NASA reports that the research team identified two noteworthy features within the meteorite. First, intricate tunnels and micro-tunnels wind through the rock matrix. These sinuous and branching patterns resemble alteration textures found in basaltic glass on Earth, where microbial interactions have altered volcanic materials.

A polished thin section of a Martian meteorite, imaged with SEM, exposes tunnels and sinuous microtunnels. Credit: NASA

The second key finding includes tiny, rounded features located between mineral layers. These spherules, spanning from nanometer to micrometer scales, harbor significantly elevated carbon levels compared to their surroundings. Comparable carbon enrichments were previously identified in the Nakhla meteorite, which fell in Egypt over a century ago and is also Martian in origin.
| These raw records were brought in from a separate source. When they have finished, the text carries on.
This design comes from an exercise in tuning for small area and a short achievable clock period on the open sky130 flow, not from production work.
In this exercise RTL edits were held to simulation tests only and were not proved equivalent to the original.

## run A
// top
module top (input logic clk, rst,
            input logic enable, din,
            input logic signed [10:0] x,
            output logic signed [11:0] q,
            output logic spike);
logic [13:0] x7;
logic [16:0] x33;
logic s1_0_s;
logic s1_0_c;
logic s1_1_s;
logic s1_1_c;
logic s1_2_s;
logic s1_2_c;
logic s1_3_s;
logic s1_3_c;
logic s1_4_s;
logic s1_4_c;
logic s1_5_s;
logic s1_5_c;
logic s1_6_s;
logic s1_6_c;
logic s1_7_s;
logic s1_7_c;
logic s1_8_s;
logic s1_8_c;
logic s1_9_s;
logic s1_9_c;
logic s1_10_s;
logic s1_10_c;
logic s1_11_s;
logic s1_11_c;
logic s1_12_s;
logic s1_12_c;
logic s1_13_s;
logic s1_13_c;
logic s1_14_s;
logic s1_14_c;
logic s1_15_s;
logic s1_15_c;
logic s1_16_s;
logic s1_16_c;
logic s1_17_s;
logic s1_17_c;
logic s1_18_s;
logic s1_18_c;
logic s1_19_s;
logic s1_19_c;
logic s1_20_s;
logic s1_20_c;
logic s1_21_s;
logic s1_21_c;
logic s1_22_s;
logic s1_22_c;
logic s1_23_s;
logic s1_23_c;
logic s1_24_s;
logic s1_24_c;
logic s1_25_s;
logic s1_25_c;
logic s1_26_s;
logic s1_26_c;
logic s1_27_s;
logic s1_27_c;
logic s1_28_s;
logic s1_28_c;
logic s1_29_s;
logic s1_29_c;
logic s1_30_s;
logic s1_30_c;
logic s1_31_s;
logic s1_31_c;
logic s1_32_s;
logic s1_32_c;
logic s1_33_s;
logic s1_33_c;
logic s1_34_s;
logic s1_34_c;
logic s1_35_s;
logic s1_35_c;
logic s1_36_s;
logic s1_36_c;
logic s1_37_s;
logic s1_37_c;
logic s1_38_s;
logic s1_38_c;
logic s1_39_s;
logic s1_39_c;
logic s1_40_s;
logic s1_40_c;
logic s1_41_s;
logic s1_41_c;
logic s1_42_s;
logic s1_42_c;
logic s1_43_s;
logic s1_43_c;
  ...
export LEC_CHECK = 0
export ABC_AREA = 1
export CAP_MARGIN = 20
export CORE_MARGIN = 2
export CORE_UTILIZATION = 40
export CTS_BUF_LIST = sky130_fd_sc_hd__clkbuf_4 sky130_fd_sc_hd__clkbuf_8
export CTS_CLUSTER_SIZE = 20
export SETUP_SLACK_MARGIN = 5
export SLEW_MARGIN = 20
export SYNTH_HIERARCHICAL = 1
export SYNTH_MINIMUM_KEEP_SIZE = 0
create_clock -name core_clock -period 12.0 [get_ports {clk}]
standard.sh (not shown) runs the stock make flow with config.mk's settings and CLKGATE_MAP_FILE= SYNTH_SCRIPT=/design/flow/synth_recipe.tcl, a recipe that flattens the netlist after the stock synthesis.
==> flow/flow/run.sh <==
#!/bin/bash
# Standard ORFS layout (the standard.sh), with timing repair aimed at a
# setup slack of 8.3 ns at the design's 12 ns clock, so that the resizer keeps
# improving paths that already meet 12 ns.  Logs: standard.log and orfs/logs.
set -euo pipefail
bash standard.sh SETUP_SLACK_MARGIN=8.3  BUFFER_PORTS_ARGS="-buffer_cell sky130_fd_sc_hd__buf_2" finish > standard.log 2>&1
The inputs of run B differ from those of run A as listed below.
==> flow/flow/run.sh <==
#!/bin/bash
# Standard ORFS layout (the standard.sh), with timing repair aimed at a
# setup slack of 8.2 ns at the design's 12 ns clock, so that the resizer keeps
# improving paths that already meet 12 ns.  Logs: standard.log and orfs/logs.
set -euo pipefail
bash standard.sh SETUP_SLACK_MARGIN=8.2  BUFFER_PORTS_ARGS="-buffer_cell sky130_fd_sc_hd__buf_2" finish > standard.log 2>&1
[summary]
Run B ended with every stage complete and zero timing, DRC or antenna violations.
The design area of run B was superior to that of run A.
Lower routed wire length was reported by run B, not run A.
Summary of run B over run A: number of standard cells in the final layout excluding fillers went down 45; first-pass GRT wire length went down 750 um; worst path buffer plus inverter count went down 1; logic depth of the worst register-to-register path went down 3.
For run C, these inputs were changed with respect to run B:
==> flow/flow/run.sh <==
#!/bin/bash
# Standard ORFS layout (the standard.sh), with timing repair aimed at a
# setup slack of 8.1 ns at the design's 12 ns clock, so that the resizer keeps
# improving paths that already meet 12 ns.  Logs: standard.log and orfs/logs.
set -euo pipefail
bash standard.sh SETUP_SLACK_MARGIN=8.1  BUFFER_PORTS_ARGS="-buffer_cell sky130_fd_sc_hd__buf_2" finish > standard.log 2>&1
--- a/flow/config.mk
+++ b/flow/config.mk
@@ -10,6 +10,4 @@
 export CORE_MARGIN = 2
 export CORE_UTILIZATION = 40
-export CTS_BUF_LIST = sky130_fd_sc_hd__clkbuf_4 sky130_fd_sc_hd__clkbuf_8
-export CTS_CLUSTER_SIZE = 20
 export SETUP_SLACK_MARGIN = 5
 export SLEW_MARGIN = 20
Results
In summary, run C completed successfully, with a layout that passed the timing, DRC and antenna checks.
Run B has a higher global-route usage than run C.
Run C ended up with a lower layout clock buffer count than run B did.
This design comes from an exercise in tuning for small area and a short achievable clock period on the open sky130 flow, not from production work.
At most, simulation tests tie the RTL to the original design; equivalence was not proved.
No activity file was given, so power comes from the tool's default toggle rates.

==> run X <==
==> flow/design.v (excerpt) <==
module fadd_top(clk, a, b, z);
input clk;
input [31:0] a, b;
output [31:0] z;
wire [23:0] x_d, y_d;
wire cin_d, sa_d, snov_d;
wire [7:0] emax_d;
reg [23:0] x_q, y_q;
reg cin_q, sa_q, snov_q;
reg [7:0] emax_q;
fadd_align u_align(.a(a), .b(b), .x(x_d), .y(y_d), .cin(cin_d), .emax(emax_d),
                   .sa(sa_d), .snov(snov_d));
always @(posedge clk) begin
  x_q <= x_d;
  y_q <= y_d;
  cin_q <= cin_d;
  emax_q <= emax_d;
  sa_q <= sa_d;
  snov_q <= snov_d;
end
fadd_sum u_sum(.x(x_q), .y(y_q), .cin(cin_q), .emax(emax_q), .sa(sa_q),
               .snov(snov_q), .z(z));
endmodule
==> module fadd_align, before the edit <==
module fadd_align(a, b, x, y, cin, emax, sa, snov);
input [31:0] a, b;
output [23:0] x, y;
output cin;
output [7:0] emax;
output sa;
output snov;
wire [7:0] ea = a[30:23];
wire [7:0] eb = b[30:23];
wire [7:0] g0 = eb & ~ea;
wire [7:0] e0 = ~(ea ^ eb);
wire [3:0] g1, e1;
wire [1:0] g2, e2;
genvar i;
generate for (i = 0; i < 4; i = i + 1) begin : c1
  assign g1[i] = g0[2*i+1] | (e0[2*i+1] & g0[2*i]);
  assign e1[i] = e0[2*i+1] & e0[2*i];
end endgenerate
generate for (i = 0; i < 2; i = i + 1) begin : c2
  assign g2[i] = g1[2*i+1] | (e1[2*i+1] & g1[2*i]);
  assign e2[i] = e1[2*i+1] & e1[2*i];
end endgenerate
wire b_gt = g2[1] | (e2[1] & g2[0]);
wire eq = e2[1] & e2[0];
wire [7:0] dab = ea - eb;
wire [7:0] dba = eb - ea;
wire [7:0] d = b_gt ? dba : dab;
wire [22:0] fl = b_gt ? b[22:0] : a[22:0];
wire [22:0] fs = b_gt ? a[22:0] : b[22:0];
wire sl = b_gt ? b[31] : a[31];
wire ss = b_gt ? a[31] : b[31];
assign emax = b_gt ? eb : ea;
wire [23:0] S = {1'b1, fs} >> d;
wire szero = (d >= 8'd24);
assign cin = ss;
wire [22:0] orp;   
assign orp[0] = fl[0];
generate for (i = 1; i < 23; i = i + 1) begin : po
  assign orp[i] = orp[i-1] | fl[i];
end endgenerate
assign x[0] = fl[0];
assign x[22:1] = fl[22:1] ^ ({22{sl}} & orp[21:0]);
assign x[23] = ~(sl & orp[22]);
assign y = S ^ {24{ss}};
assign snov = eq ? (a[31] ^ b[31]) : sl;
assign sa = (szero & ss) ? snov : a[31];
endmodule
==> module fadd_sum, before the edit <==
module fadd_sum(x, y, cin, emax, sa, snov, z);
input [23:0] x, y; input cin; input [7:0] emax; input sa, snov; output [31:0] z;
wire [24:0] g0, p0;
assign g0 = {x & y, cin};
assign p0 = {x ^ y, 1'b0};
wire gg0 = g0[1] | (p0[1] & g0[0]);
wire gg1 = g0[3] | (p0[3] & g0[2]);
wire pp1 = p0[3] & p0[2];
wire gg2 = g0[5] | (p0[5] & g0[4]);
wire pp2 = p0[5] & p0[4];
wire gg3 = g0[7] | (p0[7] & g0[6]);
wire pp3 = p0[7] & p0[6];
wire gg4 = g0[9] | (p0[9] & g0[8]);
wire pp4 = p0[9] & p0[8];
wire gg5 = g0[11] | (p0[11] & g0[10]);
wire pp5 = p0[11] & p0[10];
wire gg6 = g0[13] | (p0[13] & g0[12]);
wire pp6 = p0[13] & p0[12];
wire gg7 = g0[15] | (p0[15] & g0[14]);
wire pp7 = p0[15] & p0[14];
wire gg8 = g0[17] | (p0[17] & g0[16]);
wire pp8 = p0[17] & p0[16];
wire gg9 = g0[19] | (p0[19] & g0[18]);
wire pp9 = p0[19] & p0[18];
wire gg10 = g0[21] | (p0[21] & g0[20]);
wire pp10 = p0[21] & p0[20];
wire gg11 = g0[23] | (p0[23] & g0[22]);
wire pp11 = p0[23] & p0[22];
wire gg12 = gg1 | (pp1 & gg0);
wire gg13 = gg3 | (pp3 & gg2);
wire pp13 = pp3 & pp2;
wire gg14 = gg5 | (pp5 & gg4);
wire pp14 = pp5 & pp4;
wire gg15 = gg7 | (pp7 & gg6);
wire pp15 = pp7 & pp6;
wire gg16 = gg9 | (pp9 & gg8);
wire pp16 = pp9 & pp8;
wire gg17 = gg11 | (pp11 & gg10);
wire pp17 = pp11 & pp10;
wire gg18 = gg13 | (pp13 & gg12);
wire gg19 = gg15 | (pp15 & gg14);
wire pp19 = pp15 & pp14;
wire gg20 = gg17 | (pp17 & gg16);
wire pp20 = pp17 & pp16;
wire gg21 = gg19 | (pp19 & gg18);
wire gg22 = gg20 | (pp20 & gg21);
wire gg23 = gg14 | (pp14 & gg18);
wire gg24 = gg16 | (pp16 & gg21);
wire gg25 = gg2 | (pp2 & gg12);
wire gg26 = gg4 | (pp4 & gg18);
wire gg27 = gg6 | (pp6 & gg23);
wire gg28 = gg8 | (pp8 & gg21);
wire gg29 = gg10 | (pp10 & gg24);
wire gg30 = g0[2] | (p0[2] & gg0);
wire gg31 = g0[4] | (p0[4] & gg12);
wire gg32 = g0[6] | (p0[6] & gg25);
wire gg33 = g0[8] | (p0[8] & gg18);
wire gg34 = g0[10] | (p0[10] & gg26);
wire gg35 = g0[12] | (p0[12] & gg23);
wire gg36 = g0[14] | (p0[14] & gg27);
wire gg37 = g0[16] | (p0[16] & gg21);
wire gg38 = g0[18] | (p0[18] & gg28);
wire gg39 = g0[20] | (p0[20] & gg24);
wire gg40 = g0[22] | (p0[22] & gg29);
wire gg41 = g0[24] | (p0[24] & gg22);
wire [22:0] s;
assign s[0] = p0[1] ^ g0[0];
assign s[1] = p0[2] ^ gg0;
assign s[2] = p0[3] ^ gg30;
assign s[3] = p0[4] ^ gg12;
assign s[4] = p0[5] ^ gg31;
assign s[5] = p0[6] ^ gg25;
assign s[6] = p0[7] ^ gg32;
assign s[7] = p0[8] ^ gg18;
assign s[8] = p0[9] ^ gg33;
assign s[9] = p0[10] ^ gg26;
assign s[10] = p0[11] ^ gg34;
assign s[11] = p0[12] ^ gg23;
assign s[12] = p0[13] ^ gg35;
assign s[13] = p0[14] ^ gg27;
assign s[14] = p0[15] ^ gg36;
assign s[15] = p0[16] ^ gg21;
assign s[16] = p0[17] ^ gg37;
assign s[17] = p0[18] ^ gg28;
assign s[18] = p0[19] ^ gg38;
assign s[19] = p0[20] ^ gg24;
assign s[20] = p0[21] ^ gg39;
assign s[21] = p0[22] ^ gg29;
assign s[22] = p0[23] ^ gg40;
wire s24 = gg41;
assign z = {s24 ? sa : snov, emax, s};
endmodule
Settings: LEC_CHECK=0, CAP_MARGIN=20, CORE_MARGIN=2, CORE_UTILIZATION=55, SETUP_SLACK_MARGIN=3.5, SLEW_MARGIN=20; clock period 8.5 ns.
standard.sh (not shown) runs the stock make flow with config.mk's settings and CLKGATE_MAP_FILE= SYNTH_SCRIPT=/design/flow/synth_recipe.tcl, a recipe that flattens the netlist after the stock synthesis.
==> flow/flow/run.sh <==
#!/bin/bash
# Standard ORFS layout (the standard.sh), with the I/O port buffers made
# from small buf_2 cells instead of the default clkdlybuf4s50_1 delay cells.
set -euo pipefail
export BUFFER_PORTS_ARGS="-buffer_cell sky130_fd_sc_hd__buf_2"
bash standard.sh > standard_flow.log 2>&1
==> run Z (differences from run X) <==
--- a/flow/design.v
+++ b/flow/design.v
@@ -31,5 +31,12 @@
 wire ss = b_gt ? a[31] : b[31];
 assign emax = b_gt ? eb : ea;
-wire [23:0] S = {1'b1, fs} >> d;
+wire big = |d[7:5];
+wire [23:0] m0 = {1'b1, fs};
+wire [23:0] t0 = d[0] ? {1'd0, m0[23:1]} : m0;
+wire [23:0] t1 = d[1] ? {2'd0, t0[23:2]} : t0;
+wire [23:0] t2 = d[2] ? {4'd0, t1[23:4]} : t1;
+wire [23:0] t3 = d[3] ? {8'd0, t2[23:8]} : t2;
+wire [23:0] t4 = d[4] ? {16'd0, t3[23:16]} : t3;
+wire [23:0] S = big ? 24'd0 : t4;
 wire szero = (d >= 8'd24);
 assign cin = ss;
@@ -74,66 +81,90 @@
 wire gg11 = g0[23] | (p0[23] & g0[22]);
 wire pp11 = p0[23] & p0[22];
-wire gg12 = gg1 | (pp1 & gg0);
-wire gg13 = gg3 | (pp3 & gg2);
-wire pp13 = pp3 & pp2;
-wire gg14 = gg5 | (pp5 & gg4);
-wire pp14 = pp5 & pp4;
-wire gg15 = gg7 | (pp7 & gg6);
-wire pp15 = pp7 & pp6;
-wire gg16 = gg9 | (pp9 & gg8);
-wire pp16 = pp9 & pp8;
-wire gg17 = gg11 | (pp11 & gg10);
-wire pp17 = pp11 & pp10;
-wire gg18 = gg13 | (pp13 & gg12);
-wire gg19 = gg15 | (pp15 & gg14);
-wire pp19 = pp15 & pp14;
-wire gg20 = gg17 | (pp17 & gg16);
-wire pp20 = pp17 & pp16;
-wire gg21 = gg19 | (pp19 & gg18);
-wire gg22 = gg20 | (pp20 & gg21);
-wire gg23 = gg14 | (pp14 & gg18);
-wire gg24 = gg16 | (pp16 & gg21);
-wire gg25 = gg2 | (pp2 & gg12);
-wire gg26 = gg4 | (pp4 & gg18);
-wire gg27 = gg6 | (pp6 & gg23);
-wire gg28 = gg8 | (pp8 & gg21);
-wire gg29 = gg10 | (pp10 & gg24);
-wire gg30 = g0[2] | (p0[2] & gg0);
-wire gg31 = g0[4] | (p0[4] & gg12);
-wire gg32 = g0[6] | (p0[6] & gg25);
-wire gg33 = g0[8] | (p0[8] & gg18);
-wire gg34 = g0[10] | (p0[10] & gg26);
-wire gg35 = g0[12] | (p0[12] & gg23);
-wire gg36 = g0[14] | (p0[14] & gg27);
-wire gg37 = g0[16] | (p0[16] & gg21);
-wire gg38 = g0[18] | (p0[18] & gg28);
-wire gg39 = g0[20] | (p0[20] & gg24);
-wire gg40 = g0[22] | (p0[22] & gg29);
-wire gg41 = g0[24] | (p0[24] & gg22);
+wire gg12 = g0[2] | (p0[2] & gg0);
+wire gg13 = gg1 | (pp1 & gg0);
+wire gg14 = g0[6] | (p0[6] & gg2);
+wire pp14 = p0[6] & pp2;
+wire gg15 = gg3 | (pp3 & gg2);
+wire pp15 = pp3 & pp2;
+wire gg16 = g0[10] | (p0[10] & gg4);
+wire pp16 = p0[10] & pp4;
+wire gg17 = gg5 | (pp5 & gg4);
+wire pp17 = pp5 & pp4;
+wire gg18 = g0[14] | (p0[14] & gg6);
+wire pp18 = p0[14] & pp6;
+wire gg19 = gg7 | (pp7 & gg6);
+wire pp19 = pp7 & pp6;
+wire gg20 = g0[18] | (p0[18] & gg8);
+wire pp20 = p0[18] & pp8;
+wire gg21 = gg9 | (pp9 & gg8);
+wire pp21 = pp9 & pp8;
+wire gg22 = g0[22] | (p0[22] & gg10);
+wire pp22 = p0[22] & pp10;
+wire gg23 = gg11 | (pp11 & gg10);
+wire pp23 = pp11 & pp10;
+wire gg24 = g0[4] | (p0[4] & gg13);
+wire gg25 = gg2 | (pp2 & gg13);
+wire gg26 = gg14 | (pp14 & gg13);
+wire gg27 = gg15 | (pp15 & gg13);
+wire gg28 = g0[12] | (p0[12] & gg17);
+wire pp28 = p0[12] & pp17;
+wire gg29 = gg6 | (pp6 & gg17);
+wire pp29 = pp6 & pp17;
+wire gg30 = gg18 | (pp18 & gg17);
+wire pp30 = pp18 & pp17;
+wire gg31 = gg19 | (pp19 & gg17);
+wire pp31 = pp19 & pp17;
+wire gg32 = g0[20] | (p0[20] & gg21);
+wire pp32 = p0[20] & pp21;
+wire gg33 = gg10 | (pp10 & gg21);
+wire pp33 = pp10 & pp21;
+wire gg34 = gg22 | (pp22 & gg21);
+wire pp34 = pp22 & pp21;
+wire gg35 = gg23 | (pp23 & gg21);
+wire pp35 = pp23 & pp21;
+wire gg36 = g0[8] | (p0[8] & gg27);
+wire gg37 = gg4 | (pp4 & gg27);
+wire gg38 = gg16 | (pp16 & gg27);
+wire gg39 = gg17 | (pp17 & gg27);
+wire gg40 = gg28 | (pp28 & gg27);
+wire gg41 = gg29 | (pp29 & gg27);
+wire gg42 = gg30 | (pp30 & gg27);
+wire gg43 = gg31 | (pp31 & gg27);
+wire gg44 = g0[24] | (p0[24] & gg35);
+wire pp44 = p0[24] & pp35;
+wire gg45 = g0[16] | (p0[16] & gg43);
+wire gg46 = gg8 | (pp8 & gg43);
+wire gg47 = gg20 | (pp20 & gg43);
+wire gg48 = gg21 | (pp21 & gg43);
+wire gg49 = gg32 | (pp32 & gg43);
+wire gg50 = gg33 | (pp33 & gg43);
+wire gg51 = gg34 | (pp34 & gg43);
+wire gg52 = gg35 | (pp35 & gg43);
+wire gg53 = gg44 | (pp44 & gg43);
 wire [22:0] s;
 assign s[0] = p0[1] ^ g0[0];
 assign s[1] = p0[2] ^ gg0;
-assign s[2] = p0[3] ^ gg30;
-assign s[3] = p0[4] ^ gg12;
-assign s[4] = p0[5] ^ gg31;
+assign s[2] = p0[3] ^ gg12;
+assign s[3] = p0[4] ^ gg13;
+assign s[4] = p0[5] ^ gg24;
 assign s[5] = p0[6] ^ gg25;
-assign s[6] = p0[7] ^ gg32;
-assign s[7] = p0[8] ^ gg18;
-assign s[8] = p0[9] ^ gg33;
-assign s[9] = p0[10] ^ gg26;
-assign s[10] = p0[11] ^ gg34;
-assign s[11] = p0[12] ^ gg23;
-assign s[12] = p0[13] ^ gg35;
-assign s[13] = p0[14] ^ gg27;
-assign s[14] = p0[15] ^ gg36;
-assign s[15] = p0[16] ^ gg21;
-assign s[16] = p0[17] ^ gg37;
-assign s[17] = p0[18] ^ gg28;
-assign s[18] = p0[19] ^ gg38;
-assign s[19] = p0[20] ^ gg24;
-assign s[20] = p0[21] ^ gg39;
-assign s[21] = p0[22] ^ gg29;
-assign s[22] = p0[23] ^ gg40;
-wire s24 = gg41;
+assign s[6] = p0[7] ^ gg26;
+assign s[7] = p0[8] ^ gg27;
+assign s[8] = p0[9] ^ gg36;
+assign s[9] = p0[10] ^ gg37;
+assign s[10] = p0[11] ^ gg38;
+assign s[11] = p0[12] ^ gg39;
+assign s[12] = p0[13] ^ gg40;
+assign s[13] = p0[14] ^ gg41;
+assign s[14] = p0[15] ^ gg42;
+assign s[15] = p0[16] ^ gg43;
+assign s[16] = p0[17] ^ gg45;
+assign s[17] = p0[18] ^ gg46;
+assign s[18] = p0[19] ^ gg47;
+assign s[19] = p0[20] ^ gg48;
+assign s[20] = p0[21] ^ gg49;
+assign s[21] = p0[22] ^ gg50;
+assign s[22] = p0[23] ^ gg51;
+wire s24 = gg53;
 assign z = {s24 ? sa : snov, emax, s};
 endmodule
--- a/flow/config.mk
+++ b/flow/config.mk
@@ -8,5 +8,5 @@
 export CAP_MARGIN = 20
 export CORE_MARGIN = 2
-export CORE_UTILIZATION = 55
+export CORE_UTILIZATION = 70
 export SETUP_SLACK_MARGIN = 3.5
 export SLEW_MARGIN = 20
==> notes <==
Of run Z and run X, run Z has the higher power (gap 0.75%, measured against run X). Against run Z, the via count of run X is higher by about 3.3%. In critical path depth, run X and run Z do not differ. Run X went through all stages and came out clean. Run Z produced a clean layout. Clock power: run X is lower than run Z (about 16%). Count of clock-buffer cells in the layout: run Z is lower than run X (2).
Only the layout flow was run in run X; the RTL was not checked for function there.

[what the ideal ports hide]
The results above use ideal ports. As a check the final layouts listed here were re-extracted and re-timed, cells and wires unchanged.
Step 1 (the two cells are an assumption about what drives the block):
set clk [get_ports {clk}]
set_driving_cell -lib_cell sky130_fd_sc_hd__clkbuf_16 $clk
set_driving_cell -lib_cell sky130_fd_sc_hd__buf_2 [delete_from_list [all_inputs] $clk]
Step 2, shift: input delay + t, output delay - t, t = (earliest + latest rising clock arrival at the registers) / 2. This alone moves slack from input paths to output paths.
a / b / c = no drivers / after step 1 / after step 2; a / b = the first two.
run	shift t [ns]	slack for setup (ns)	latest minus earliest clock arrival (ns)	worst register clock-pin slew, ns	cell pins on the clock port's net
run X	0.370	3.624 / 3.626 / 3.269	0.016 / 0.016	0.07 / 0.07	1
run Z	0.378	3.519 / 3.525 / 3.147	0.014 / 0.014	0.08 / 0.08	1
After both steps every run listed still meets setup and hold. The setup slack of run Z, which loses most, moves by +0.006 ns with the drivers and by -0.372 ns with both steps.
These carbon-rich spheres are intimately linked to iddingsite, a clay mineral that forms through water-rock interactions. Based on their arrangement and composition, researchers propose these features may have originated during aqueous processes involving organic materials.

Martian Provenance Confirmed Through Mineral Evidence

The meteorite was recovered in 2000 by the Japanese Antarctic Research Expedition on the Yamato Glacier. It was subsequently classified as a nakhlite, a volcanic rock from Mars, due to its distinctive oxygen isotope ratios and trapped gases matching the Martian atmosphere.

Formed approximately 1.3 billion years ago during volcanic activity on Mars, the rock was likely ejected into space by an impact event around 12 million years ago. After traveling through space, it landed in Antarctica roughly 50,000 years ago.

SEM image of Martian meteorite highlighting carbon-rich spheroids in iddingsite. Credit: NASA

NASA highlights similarities between structures in Yamato 000593 and those documented in the recently fallen Nakhla meteorite, reinforcing the notion that these features represent original Martian characteristics rather than Earth-based contamination.

Further Research Required to Draw Conclusions

Lauren White, lead investigator at JPL, stresses that while the findings are intriguing, they do not constitute conclusive evidence of life on Mars.

“This is no smoking gun,” she said. “We can never eliminate the possibility of contamination in any meteorite. But these features are nonetheless interesting and show that further studies of these meteorites should continue.”

Everett Gibson, co-author from Johnson Space Center, underscores the value of analyzing Martian meteorites on Earth. He notes that the presence of clay minerals and carbon-enriched structures points to a once active Martian environment with water and potential organic chemistry.

“As more Martian meteorites are discovered, continued research focusing on these samples collectively will offer deeper insight into attributes which are indigenous to ancient Mars,” noted White.